Eubank is speaking on a rare rest day in training camp as he prepares for another step up in what he describes as a ‘slow-burner’ or a career to date. The next day, British lightweight champion Gavin Gwynne will arrive for sparring. Having fought four times in 2022, Eubank has more momentum now than he’s ever had.

He has always trodden a very different path to Chris Jnr, even though aligning himself to his cousin may have opened more doors. That said, Harlem was supposed to box on the undercard of Eubank v Conor Benn but he, along with all the other undercard fighters, were left out of pocket as a result of the clomifene found in Benn’s system by VADA.

Harlem was also there 12 weeks later when Eubank was dropped and stopped by Liam Smith inside four rounds in his first fight since the start of the Benn saga. His cousin knew something wasn’t right.

“I was in the changing room beforehand and I saw the whole event unfold,” he says. “The energy was different.

“I was taking a few videos like usual and I looked at them and was kind of thinking ‘this doesn’t look right’. The energy in the video didn’t look like someone who was about to go out into the firepit.

“Chris is unfazed, he is untouchable in mindset and how he prepares but I didn’t see that in him in the dressing room that night. He knows what he has to put right to amend it next time.

“He wasn’t like I’ve seen him in the build-up to other fights. He knows deep down that wasn’t a true account of himself. Only he knows the reason behind that.

“A lot of people noticed. Paul Smith, Liam’s brother, was in to watch the handwraps and he even said afterwards that he thought Chris seemed defeated before the fight in the dressing room. That is not Chris Eubank Jnr. I’ve never seen him like that before but it all comes down to preparation and only he knows how he prepared for that. But I think in the next fight he will show a truer account of himself.”

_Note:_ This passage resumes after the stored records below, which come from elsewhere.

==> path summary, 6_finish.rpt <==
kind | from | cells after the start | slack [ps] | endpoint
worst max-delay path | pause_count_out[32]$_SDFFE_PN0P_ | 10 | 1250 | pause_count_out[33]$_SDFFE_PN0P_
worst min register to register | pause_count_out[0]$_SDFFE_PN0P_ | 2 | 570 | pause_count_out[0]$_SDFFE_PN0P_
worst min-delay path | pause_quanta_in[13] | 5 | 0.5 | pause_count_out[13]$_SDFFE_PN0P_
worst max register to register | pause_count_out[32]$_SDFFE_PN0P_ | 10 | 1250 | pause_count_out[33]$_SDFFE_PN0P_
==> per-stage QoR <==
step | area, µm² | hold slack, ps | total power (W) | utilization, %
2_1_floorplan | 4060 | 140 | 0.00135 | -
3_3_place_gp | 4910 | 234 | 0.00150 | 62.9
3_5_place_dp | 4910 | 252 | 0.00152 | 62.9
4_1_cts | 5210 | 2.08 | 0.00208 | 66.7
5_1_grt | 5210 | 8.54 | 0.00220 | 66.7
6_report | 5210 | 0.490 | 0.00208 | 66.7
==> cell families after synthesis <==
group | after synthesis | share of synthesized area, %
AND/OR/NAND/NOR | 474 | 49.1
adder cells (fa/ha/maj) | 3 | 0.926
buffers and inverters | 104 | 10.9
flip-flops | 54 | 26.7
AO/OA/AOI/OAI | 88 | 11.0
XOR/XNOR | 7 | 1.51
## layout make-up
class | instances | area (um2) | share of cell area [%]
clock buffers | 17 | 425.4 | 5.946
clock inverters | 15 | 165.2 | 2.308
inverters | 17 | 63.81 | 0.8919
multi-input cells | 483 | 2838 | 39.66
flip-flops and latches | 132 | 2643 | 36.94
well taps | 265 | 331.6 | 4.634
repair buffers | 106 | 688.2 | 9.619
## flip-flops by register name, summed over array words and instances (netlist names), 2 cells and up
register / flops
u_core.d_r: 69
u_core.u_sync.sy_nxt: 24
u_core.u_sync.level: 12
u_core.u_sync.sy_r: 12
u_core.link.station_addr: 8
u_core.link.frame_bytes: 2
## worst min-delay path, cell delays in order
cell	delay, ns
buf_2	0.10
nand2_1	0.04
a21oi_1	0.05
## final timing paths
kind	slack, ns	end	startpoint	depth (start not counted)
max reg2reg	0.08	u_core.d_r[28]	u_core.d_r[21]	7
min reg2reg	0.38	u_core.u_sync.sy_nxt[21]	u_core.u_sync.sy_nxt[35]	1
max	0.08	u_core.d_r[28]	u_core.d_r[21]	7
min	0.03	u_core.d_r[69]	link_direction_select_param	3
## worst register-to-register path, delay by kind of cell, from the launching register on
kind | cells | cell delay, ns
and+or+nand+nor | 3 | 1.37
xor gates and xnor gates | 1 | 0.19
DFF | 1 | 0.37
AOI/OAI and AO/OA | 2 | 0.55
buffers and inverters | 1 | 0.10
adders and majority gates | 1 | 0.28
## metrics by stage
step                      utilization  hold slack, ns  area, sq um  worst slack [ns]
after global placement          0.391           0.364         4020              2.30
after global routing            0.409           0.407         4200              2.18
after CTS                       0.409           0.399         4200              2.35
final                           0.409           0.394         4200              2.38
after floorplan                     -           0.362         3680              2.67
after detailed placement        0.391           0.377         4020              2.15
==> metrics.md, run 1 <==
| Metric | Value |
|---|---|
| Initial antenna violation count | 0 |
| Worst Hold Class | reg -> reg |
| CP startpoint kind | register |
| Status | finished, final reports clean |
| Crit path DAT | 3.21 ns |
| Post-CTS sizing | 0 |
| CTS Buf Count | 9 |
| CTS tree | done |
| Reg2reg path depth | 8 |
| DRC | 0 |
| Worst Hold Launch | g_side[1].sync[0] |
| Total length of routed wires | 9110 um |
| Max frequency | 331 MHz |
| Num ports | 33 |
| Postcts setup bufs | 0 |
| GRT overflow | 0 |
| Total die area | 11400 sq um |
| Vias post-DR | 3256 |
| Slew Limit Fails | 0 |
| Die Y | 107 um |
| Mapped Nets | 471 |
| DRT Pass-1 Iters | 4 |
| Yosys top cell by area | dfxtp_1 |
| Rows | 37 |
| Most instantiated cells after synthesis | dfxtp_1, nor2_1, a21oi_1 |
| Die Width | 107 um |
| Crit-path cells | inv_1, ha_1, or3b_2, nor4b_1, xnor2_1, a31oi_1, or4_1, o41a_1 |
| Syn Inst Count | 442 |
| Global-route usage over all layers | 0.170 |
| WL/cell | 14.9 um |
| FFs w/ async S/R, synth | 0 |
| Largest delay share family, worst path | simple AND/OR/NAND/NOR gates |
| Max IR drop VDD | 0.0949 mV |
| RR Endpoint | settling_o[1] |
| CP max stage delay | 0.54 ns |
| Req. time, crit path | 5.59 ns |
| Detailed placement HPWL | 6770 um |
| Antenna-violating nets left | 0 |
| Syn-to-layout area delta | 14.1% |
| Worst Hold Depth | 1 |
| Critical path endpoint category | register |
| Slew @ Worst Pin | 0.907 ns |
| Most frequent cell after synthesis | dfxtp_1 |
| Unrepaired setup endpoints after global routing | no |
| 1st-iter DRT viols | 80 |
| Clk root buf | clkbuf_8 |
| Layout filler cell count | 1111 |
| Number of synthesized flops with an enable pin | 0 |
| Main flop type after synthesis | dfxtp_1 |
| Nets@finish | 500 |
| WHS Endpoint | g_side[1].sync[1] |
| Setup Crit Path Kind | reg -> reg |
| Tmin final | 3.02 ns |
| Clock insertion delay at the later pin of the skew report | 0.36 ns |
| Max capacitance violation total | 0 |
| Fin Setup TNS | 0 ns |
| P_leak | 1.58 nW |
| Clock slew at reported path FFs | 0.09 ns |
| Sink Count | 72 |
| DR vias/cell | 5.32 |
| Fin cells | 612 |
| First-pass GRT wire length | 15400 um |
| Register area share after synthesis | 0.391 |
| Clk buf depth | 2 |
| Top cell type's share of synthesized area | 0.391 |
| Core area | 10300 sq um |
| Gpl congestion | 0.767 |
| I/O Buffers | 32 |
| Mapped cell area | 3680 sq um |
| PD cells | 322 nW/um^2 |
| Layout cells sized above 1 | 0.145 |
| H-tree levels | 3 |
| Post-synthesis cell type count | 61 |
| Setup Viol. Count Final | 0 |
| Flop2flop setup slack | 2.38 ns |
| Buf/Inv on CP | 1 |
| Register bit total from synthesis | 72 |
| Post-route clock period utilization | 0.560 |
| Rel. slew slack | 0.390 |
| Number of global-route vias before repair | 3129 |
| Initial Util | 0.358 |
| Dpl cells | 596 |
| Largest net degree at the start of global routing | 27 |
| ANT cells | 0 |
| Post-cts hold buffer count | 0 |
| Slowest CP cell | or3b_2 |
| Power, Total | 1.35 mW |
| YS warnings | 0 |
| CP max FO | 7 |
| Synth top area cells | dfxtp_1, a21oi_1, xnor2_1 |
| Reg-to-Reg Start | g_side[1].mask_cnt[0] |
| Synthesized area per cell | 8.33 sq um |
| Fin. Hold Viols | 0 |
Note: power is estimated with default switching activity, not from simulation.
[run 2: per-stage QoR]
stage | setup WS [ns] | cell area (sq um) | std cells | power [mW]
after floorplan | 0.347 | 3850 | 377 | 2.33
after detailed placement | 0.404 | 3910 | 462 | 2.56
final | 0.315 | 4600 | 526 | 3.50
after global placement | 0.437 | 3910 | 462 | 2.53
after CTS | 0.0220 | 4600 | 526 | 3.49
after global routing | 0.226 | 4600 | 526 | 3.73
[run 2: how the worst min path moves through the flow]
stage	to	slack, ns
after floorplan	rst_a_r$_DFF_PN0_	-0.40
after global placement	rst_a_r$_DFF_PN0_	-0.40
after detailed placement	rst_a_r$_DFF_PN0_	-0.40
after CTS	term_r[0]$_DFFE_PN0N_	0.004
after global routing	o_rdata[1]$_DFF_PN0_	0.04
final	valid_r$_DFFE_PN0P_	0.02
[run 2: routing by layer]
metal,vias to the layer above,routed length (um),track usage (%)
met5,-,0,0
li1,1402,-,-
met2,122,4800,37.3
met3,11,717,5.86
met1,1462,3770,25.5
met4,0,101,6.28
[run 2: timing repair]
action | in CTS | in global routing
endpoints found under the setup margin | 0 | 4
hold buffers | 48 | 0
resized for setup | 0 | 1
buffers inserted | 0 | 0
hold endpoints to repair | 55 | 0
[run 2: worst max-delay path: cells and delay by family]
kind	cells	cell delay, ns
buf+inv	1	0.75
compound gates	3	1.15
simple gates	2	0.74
## src/logic/frge_pkg.sv

```systemverilog
// Purpose: shared constants for the fault reaction and gate enable block
// Assumes: system clock of 250 MHz, reference clock of 1 MHz
// Notes: reaction codes are the three-bit values written by software
package frge_pkg;

  // clock and reference timing
  localparam int CLK_PERIOD_PS = 4000;
  localparam int REF_PERIOD_NS = 1000;
  localparam int REF_CYCLES = (REF_PERIOD_NS * 1000) / CLK_PERIOD_PS;

  // oscillator window: low limit on a whole period, high on a half
  localparam int OSC_CNT_W = 9;
  localparam logic [8:0] OSC_CNT_MAX = 9'h1FF;
  localparam logic [8:0] LF_MIN_CYCLES = 9'(REF_CYCLES * 4 / 5);
  localparam logic [8:0] HF_MAX_HALF = 9'((REF_CYCLES / 2) * 6 / 5);

  // alarm filter times, one per filter select code
  localparam int FILT_W = 11;
  localparam int FILT0_NS = 1000;
  localparam int FILT1_NS = 2000;
  localparam int FILT2_NS = 4000;
  localparam int FILT3_NS = 8000;
  localparam logic [10:0] FILT0_CYC = 11'((FILT0_NS * 1000) / CLK_PERIOD_PS);
  localparam logic [10:0] FILT1_CYC = 11'((FILT1_NS * 1000) / CLK_PERIOD_PS);
  localparam logic [10:0] FILT2_CYC = 11'((FILT2_NS * 1000) / CLK_PERIOD_PS);
  localparam logic [10:0] FILT3_CYC = 11'((FILT3_NS * 1000) / CLK_PERIOD_PS);

  // short-circuit reaction codes
  localparam logic [2:0] SC_FLAG_ONLY = 3'h0;
  localparam logic [2:0] SC_PHASE_LIVE = 3'h1;
  localparam logic [2:0] SC_PHASE_HOLD = 3'h2;
  localparam logic [2:0] SC_ALL_LIVE = 3'h3;
  localparam logic [2:0] SC_ALL_HOLD = 3'h4;
  localparam logic [2:0] SC_ALL_CP_LIVE = 3'h5;
  localparam logic [2:0] SC_ALL_CP_HOLD = 3'h6;

  // frequency-fault reaction codes; bit 2 switches detection off
  localparam logic [2:0] FR_DIAG_ONLY = 3'h0;
  localparam logic [2:0] FR_GATE_LIVE = 3'h1;
  localparam logic [2:0] FR_GATE_CP_LIVE = 3'h2;
  localparam logic [2:0] FR_ALL_HOLD = 3'h3;
  localparam int FR_OFF_BIT = 2;
  localparam logic [2:0] FR_MODE_RST = 3'h0;

endpackage

```

## src/logic/frge_top.sv

```systemverilog
// Purpose: short-circuit and frequency fault reactions, alarm filtering
//   and the four gate enables of a three-phase pre-driver
// Assumes: comparator and pin inputs are asynchronous to clk_sys;
//   power_good, permits and software controls are on clk_sys
// Notes: no software-reached registers; controls are plain ports
// Notes on behaviour
// - code 001 stops the faulty phase, 011 stops all phases while shorted.
// - code 010 stops the faulty phase, 100 stops all phases.
// - codes 010, 100, 110 hold outputs off and diag low until flag clear.
// - code 101 holds diag low and stops pre-drivers and charge pump.
// - low-frequency check restarts each reference period, flags at rising edge.
// - high-frequency fault flagged when count still high at reference fall.
// - five frequency reaction modes chosen by a three-bit field.
// - new frequency mode applies only once faults and both flags are clear.
// - mode field top bit set disables frequency detection.
// - frequency code 011 holds outputs off and diag low until flag clear.
// - frequency codes 000-010 resume outputs after fault, diag stays low.
// - flag clear restores operation and diag high; refused while fault stays.
// - either alarm low disables every gate enable.
// - both alarms high leaves each gate to its own controls.
// - each alarm passes a digital filter with selectable time.
// - an alarm low enables short-circuit detection.
// - a phase gate needs its own permit, power_good and both alarms; its own short, all-phase short and frequency reactions stop it.
`timescale 1ns/1ps
module frge_top (
  input wire logic clk_sys, // system clock, 250 MHz
  input wire logic rst, // asynchronous reset, active high
  input wire logic alarm_in_a, // alarm pin a, active low
  input wire logic alarm_in_b, // alarm pin b, active low
  input wire logic [1:0] alarm_filter_sel, // alarm filter time select
  input wire logic power_good, // internal supply good, high when ok
  input wire logic gate_permit_u, // u phase permit
  input wire logic gate_permit_v, // v phase permit
  input wire logic gate_permit_w, // w phase permit
  input wire logic gate_permit_r, // relay permit
  input wire logic [2:0] short_detect, // per-phase short comparators {w,v,u}
  input wire logic [2:0] short_fault_reaction, // short reaction code
  input wire logic short_flag_clear, // pulse, clears short flags
  input wire logic ref_clock_1mhz, // 1 MHz reference clock
  input wire logic [2:0] freq_fault_reaction, // frequency reaction code
  input wire logic freq_flag_clear, // pulse, clears frequency flags
  output logic gate_en_u, // u phase gate enable
  output logic gate_en_v, // v phase gate enable
  output logic gate_en_w, // w phase gate enable
  output logic gate_en_r, // relay gate enable
  output logic charge_pump_off, // request to stop the charge pump
  output logic diag_ok_n_out, // diagnostic level, low on any fault
  output logic short_detect_en, // short detection armed
  output logic [2:0] short_flag, // latched short flags {w,v,u}
  output logic low_freq_flag, // latched low-frequency flag
  output logic high_freq_flag, // latched high-frequency flag
  output logic [2:0] freq_mode // reaction mode in force
);

  logic [1:0] alarm_s1_q;
  logic [1:0] alarm_s2_q;
  logic [2:0] short_s1_q;
  logic [2:0] short_s2_q;
  logic ref_s1_q;
  logic ref_s2_q;
  logic ref_s3_q;
  logic [1:0] alarm_filt_q;
  logic [1:0] alarm_settled_q;
  logic [10:0] filt_target;
  logic sc_enable_q;
  logic [2:0] sc_flag_q;
  logic [2:0] sc_live;
  logic [2:0] sc_phase_off;
  logic sc_all_off;
  logic sc_cp_off;
  logic [8:0] osc_cnt_q;
  logic ref_armed_q;
  logic ref_rise;
  logic ref_fall;
  logic lf_active_q;
  logic hf_active_q;
  logic lf_flag_q;
  logic hf_flag_q;
  logic [2:0] freq_mode_q;
  logic fq_live;
  logic fq_flag_any;
  logic fq_gate_off;
  logic fq_cp_off;
  logic [3:0] permit;
  logic [3:0] gate_off;
  logic [3:0] gate_q;
  logic gates_ok;
  logic cp_off_q;
  logic diag_q;

  // pin synchronisers; alarms idle high so nothing looks low at reset
  always_ff @(posedge clk_sys or posedge rst) begin
    if (rst) begin
      alarm_s1_q <= 2'h3;
      alarm_s2_q <= 2'h3;
      short_s1_q <= 3'h0;
      short_s2_q <= 3'h0;
      ref_s1_q <= 1'b0;
      ref_s2_q <= 1'b0;
      ref_s3_q <= 1'b0;
    end else begin
      alarm_s1_q <= {alarm_in_b, alarm_in_a};
      alarm_s2_q <= alarm_s1_q;
      short_s1_q <= short_detect;
      short_s2_q <= short_s1_q;
      ref_s1_q <= ref_clock_1mhz;
      ref_s2_q <= ref_s1_q;
      ref_s3_q <= ref_s2_q;
    end
  end

  // filter time in cycles from the software select
  always_comb begin
    unique case (alarm_filter_sel)
      2'h0: filt_target = frge_pkg::FILT0_CYC;
      2'h1: filt_target = frge_pkg::FILT1_CYC;
      2'h2: filt_target = frge_pkg::FILT2_CYC;
      2'h3: filt_target = frge_pkg::FILT3_CYC;
    endcase
  end

  // one filter per alarm; output starts low so gates stay off
  // until the pin has been seen stable for a full filter time
  for (genvar i = 0; i < 2; i++) begin : g_alarm
    logic [10:0] cnt_q;
    always_ff @(posedge clk_sys or posedge rst) begin
      if (rst) begin
        cnt_q <= 11'h000;
        alarm_filt_q[i] <= 1'b0;
        alarm_settled_q[i] <= 1'b0;
      end else if (alarm_s2_q[i] == alarm_filt_q[i]) begin
        cnt_q <= 11'h000;
        alarm_settled_q[i] <= 1'b1;
      end else if (cnt_q + 11'h001 >= filt_target) begin
        cnt_q <= 11'h000;
        alarm_filt_q[i] <= alarm_s2_q[i];
        alarm_settled_q[i] <= 1'b1;
      end else begin
        cnt_q <= cnt_q + 11'h001;
      end
    end
  end

  // alarm low arms shorts
  // stays armed until reset; a pin still settling does not count
  always_ff @(posedge clk_sys or posedge rst) begin
    if (rst) begin
      sc_enable_q <= 1'b0;
    end else if (|(alarm_settled_q & ~alarm_filt_q)) begin
      sc_enable_q <= 1'b1;
    end
  end

  assign sc_live = sc_enable_q ? short_s2_q : 3'h0;

  // short flags: a new detection wins over a clear in the same cycle,
  // and a flag whose short is still present cannot be cleared
  for (genvar i = 0; i < 3; i++) begin : g_short
    always_ff @(posedge clk_sys or posedge rst) begin
      if (rst) begin
        sc_flag_q[i] <= 1'b0;
      end else if (sc_live[i]) begin
        sc_flag_q[i] <= 1'b1;
      end else if (short_flag_clear) begin
        sc_flag_q[i] <= 1'b0;
      end
    end
    assign sc_phase_off[i] =
      (short_fault_reaction == frge_pkg::SC_PHASE_LIVE && sc_live[i]) ||
      (short_fault_reaction == frge_pkg::SC_PHASE_HOLD && sc_flag_q[i]);
  end

  // all-phase reactions; codes 000 and 111 only flag and pull diag low
  always_comb begin
    sc_all_off = 1'b0;
    sc_cp_off = 1'b0;
    unique case (short_fault_reaction)
      frge_pkg::SC_ALL_LIVE: sc_all_off = |sc_live;
      frge_pkg::SC_ALL_HOLD: sc_all_off = |sc_flag_q;
      frge_pkg::SC_ALL_CP_LIVE: begin
        sc_all_off = |sc_live;
        sc_cp_off = |sc_live;
      end
      frge_pkg::SC_ALL_CP_HOLD: begin
        sc_all_off = |sc_flag_q;
        sc_cp_off = |sc_flag_q;
      end
      default: begin
        sc_all_off = 1'b0;
        sc_cp_off = 1'b0;
      end
    endcase
  end

  assign ref_rise = ref_s2_q & ~ref_s3_q;
  assign ref_fall = ~ref_s2_q & ref_s3_q;

  // restart every period
  // oscillator cycles since the last reference rise; saturates so a
  // stalled reference cannot wrap into a false pass
  always_ff @(posedge clk_sys or posedge rst) begin
    if (rst) begin
      osc_cnt_q <= 9'h000;
      ref_armed_q <= 1'b0;
    end else if (ref_rise) begin
      osc_cnt_q <= 9'h000;
      ref_armed_q <= 1'b1;
    end else if (osc_cnt_q != frge_pkg::OSC_CNT_MAX) begin
      osc_cnt_q <= osc_cnt_q + 9'h001;
    end
  end

  // live fault state, judged at the reference edges
  always_ff @(posedge clk_sys or posedge rst) begin
    if (rst) begin
      lf_active_q <= 1'b0;
      hf_active_q <= 1'b0;
    end else if (freq_mode_q[frge_pkg::FR_OFF_BIT]) begin
      lf_active_q <= 1'b0;
      hf_active_q <= 1'b0;
    end else begin
      if (ref_rise && ref_armed_q) begin
        lf_active_q <= osc_cnt_q < frge_pkg::LF_MIN_CYCLES;
      end
      if (ref_fall && ref_armed_q) begin
        hf_active_q <= osc_cnt_q > frge_pkg::HF_MAX_HALF;
      end
    end
  end

  // clear refused while faulty
  // the fault sets the flag every cycle it lasts, so set beats clear
  always_ff @(posedge clk_sys or posedge rst) begin
    if (rst) begin
      lf_flag_q <= 1'b0;
      hf_flag_q <= 1'b0;
    end else begin
      // a judgment landing on the edge that switches detection off is dropped
      if (lf_active_q && !freq_mode_q[frge_pkg::FR_OFF_BIT]) begin
        lf_flag_q <= 1'b1;
      end else if (freq_flag_clear) begin
        lf_flag_q <= 1'b0;
      end
      if (hf_active_q && !freq_mode_q[frge_pkg::FR_OFF_BIT]) begin
        hf_flag_q <= 1'b1;
      end else if (freq_flag_clear) begin
        hf_flag_q <= 1'b0;
      end
    end
  end

  assign fq_live = lf_active_q | hf_active_q;
  assign fq_flag_any = lf_flag_q | hf_flag_q;

  // mode change deferred
  // a mode swap mid-fault could release held outputs unseen
  always_ff @(posedge clk_sys or posedge rst) begin
    if (rst) begin
      freq_mode_q <= frge_pkg::FR_MODE_RST;
    end else if (!fq_live && !fq_flag_any) begin
      freq_mode_q <= freq_fault_reaction;
    end
  end

  always_comb begin
    fq_gate_off = 1'b0;
    fq_cp_off = 1'b0;
    unique case (freq_mode_q)
      frge_pkg::FR_GATE_LIVE: fq_gate_off = fq_live;
      frge_pkg::FR_GATE_CP_LIVE: begin
        fq_gate_off = fq_live;
        fq_cp_off = fq_live;
      end
      frge_pkg::FR_ALL_HOLD: begin
        fq_gate_off = fq_live | fq_flag_any;
        fq_cp_off = fq_live | fq_flag_any;
      end
      default: begin
        fq_gate_off = 1'b0;
        fq_cp_off = 1'b0;
      end
    endcase
  end

  assign permit = {gate_permit_r, gate_permit_w, gate_permit_v,
    gate_permit_u};
  assign gate_off = {fq_gate_off,
    sc_phase_off | {3{sc_all_off | fq_gate_off}}};
  assign gates_ok = power_good & alarm_filt_q[0] & alarm_filt_q[1];

  always_ff @(posedge clk_sys or posedge rst) begin
    if (rst) begin
      gate_q <= 4'h0;
    end else begin
      gate_q <= {4{gates_ok}} & permit & ~gate_off;
    end
  end

  // charge pump request and diagnostic level
  // diag high after clear
  always_ff @(posedge clk_sys or posedge rst) begin
    if (rst) begin
      cp_off_q <= 1'b0;
      diag_q <= 1'b0;
    end else begin
      cp_off_q <= sc_cp_off | fq_cp_off;
      diag_q <= ~(|sc_flag_q | fq_flag_any);
    end
  end

  assign gate_en_u = gate_q[0];
  assign gate_en_v = gate_q[1];
  assign gate_en_w = gate_q[2];
  assign gate_en_r = gate_q[3];
  assign charge_pump_off = cp_off_q;
  assign diag_ok_n_out = diag_q;
  assign short_detect_en = sc_enable_q;
  assign short_flag = sc_flag_q;
  assign low_freq_flag = lf_flag_q;
  assign high_freq_flag = hf_flag_q;
  assign freq_mode = freq_mode_q;

endmodule

```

It was the worst possible start to what may be a pivotal year in Eubank Jnr’s career. Now Harlem is vying to kick off his own 2023 in style. And, should all go to plan, there will only be one method of celebration on his mind.

“Well Mooshies closed down during lockdown but now they’ve moved to Hard Rock Cafe and they do a pop-up there so maybe we should go as a tribute,” he adds. “If not, I’ll find another spot to reminisce on those good nights.

“The loss of Seb is still very real and we deal with it on a daily basis. But whenever I get a chance to celebrate his life I will. He’ll be there with me on Friday.”